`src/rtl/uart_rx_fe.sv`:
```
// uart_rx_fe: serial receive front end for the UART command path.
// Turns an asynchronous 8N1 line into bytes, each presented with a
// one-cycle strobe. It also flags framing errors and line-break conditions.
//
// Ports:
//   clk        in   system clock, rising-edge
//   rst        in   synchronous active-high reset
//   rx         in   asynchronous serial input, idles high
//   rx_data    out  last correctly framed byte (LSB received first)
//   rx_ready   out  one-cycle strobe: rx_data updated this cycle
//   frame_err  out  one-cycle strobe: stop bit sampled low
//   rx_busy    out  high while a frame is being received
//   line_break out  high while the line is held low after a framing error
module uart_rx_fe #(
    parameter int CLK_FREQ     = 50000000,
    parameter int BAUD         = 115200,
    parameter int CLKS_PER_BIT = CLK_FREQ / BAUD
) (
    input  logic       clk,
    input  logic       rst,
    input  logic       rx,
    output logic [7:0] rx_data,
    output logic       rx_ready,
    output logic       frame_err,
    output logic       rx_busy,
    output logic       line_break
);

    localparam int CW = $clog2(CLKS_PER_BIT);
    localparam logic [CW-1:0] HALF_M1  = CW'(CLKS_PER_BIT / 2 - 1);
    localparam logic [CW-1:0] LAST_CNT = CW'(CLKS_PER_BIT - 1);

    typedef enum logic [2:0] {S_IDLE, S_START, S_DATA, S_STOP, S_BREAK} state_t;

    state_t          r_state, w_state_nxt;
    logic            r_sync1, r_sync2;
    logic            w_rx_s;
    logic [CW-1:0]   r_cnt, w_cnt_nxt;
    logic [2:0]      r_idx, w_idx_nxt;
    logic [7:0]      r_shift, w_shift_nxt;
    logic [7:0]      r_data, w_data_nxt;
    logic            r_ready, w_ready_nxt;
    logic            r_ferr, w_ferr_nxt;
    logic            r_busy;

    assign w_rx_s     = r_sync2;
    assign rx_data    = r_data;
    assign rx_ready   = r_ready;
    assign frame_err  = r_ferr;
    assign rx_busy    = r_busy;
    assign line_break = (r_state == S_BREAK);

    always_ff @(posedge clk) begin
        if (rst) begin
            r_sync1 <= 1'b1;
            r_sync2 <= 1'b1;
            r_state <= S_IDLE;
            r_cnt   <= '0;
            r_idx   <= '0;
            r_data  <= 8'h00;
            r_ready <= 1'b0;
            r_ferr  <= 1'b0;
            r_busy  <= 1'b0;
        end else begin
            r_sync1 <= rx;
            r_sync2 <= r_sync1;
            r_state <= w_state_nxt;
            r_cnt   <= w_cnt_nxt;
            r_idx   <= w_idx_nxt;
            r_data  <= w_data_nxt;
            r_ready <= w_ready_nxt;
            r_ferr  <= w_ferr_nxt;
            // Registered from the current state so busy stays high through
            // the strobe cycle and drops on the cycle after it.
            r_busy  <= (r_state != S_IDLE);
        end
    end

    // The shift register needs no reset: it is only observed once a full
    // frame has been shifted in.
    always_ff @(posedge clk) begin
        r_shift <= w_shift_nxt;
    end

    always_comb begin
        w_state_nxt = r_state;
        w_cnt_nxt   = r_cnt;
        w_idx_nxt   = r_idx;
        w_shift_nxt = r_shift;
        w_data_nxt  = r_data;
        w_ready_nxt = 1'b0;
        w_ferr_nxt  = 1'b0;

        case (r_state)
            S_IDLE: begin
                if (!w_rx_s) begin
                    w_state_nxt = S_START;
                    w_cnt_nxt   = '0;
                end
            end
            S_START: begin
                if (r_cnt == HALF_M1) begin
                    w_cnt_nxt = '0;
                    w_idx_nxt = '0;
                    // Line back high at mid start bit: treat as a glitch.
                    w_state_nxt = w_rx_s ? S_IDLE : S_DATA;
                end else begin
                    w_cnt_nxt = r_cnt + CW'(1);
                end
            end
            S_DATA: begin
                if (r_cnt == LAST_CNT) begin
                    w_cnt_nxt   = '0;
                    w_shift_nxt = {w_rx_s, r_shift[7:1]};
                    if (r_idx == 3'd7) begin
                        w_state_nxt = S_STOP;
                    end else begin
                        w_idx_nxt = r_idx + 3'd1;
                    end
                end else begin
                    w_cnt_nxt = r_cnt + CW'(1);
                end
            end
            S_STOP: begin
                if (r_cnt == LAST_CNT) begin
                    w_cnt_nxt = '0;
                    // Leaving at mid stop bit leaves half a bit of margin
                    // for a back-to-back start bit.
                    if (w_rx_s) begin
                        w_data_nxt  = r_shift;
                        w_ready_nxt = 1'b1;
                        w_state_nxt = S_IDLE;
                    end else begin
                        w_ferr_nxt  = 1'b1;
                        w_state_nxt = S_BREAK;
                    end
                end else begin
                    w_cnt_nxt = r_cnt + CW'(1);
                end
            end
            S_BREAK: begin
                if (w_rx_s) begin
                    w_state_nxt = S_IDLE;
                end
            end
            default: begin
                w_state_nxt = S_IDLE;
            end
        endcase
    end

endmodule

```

→ **WHAT TO WORK ON**
Filter the records above down to the lines that hold the string "assign".

→ **WRITTEN ANSWER**
    assign w_rx_s     = r_sync2;
    assign rx_data    = r_data;
    assign rx_ready   = r_ready;
    assign frame_err  = r_ferr;
    assign rx_busy    = r_busy;
    assign line_break = (r_state == S_BREAK);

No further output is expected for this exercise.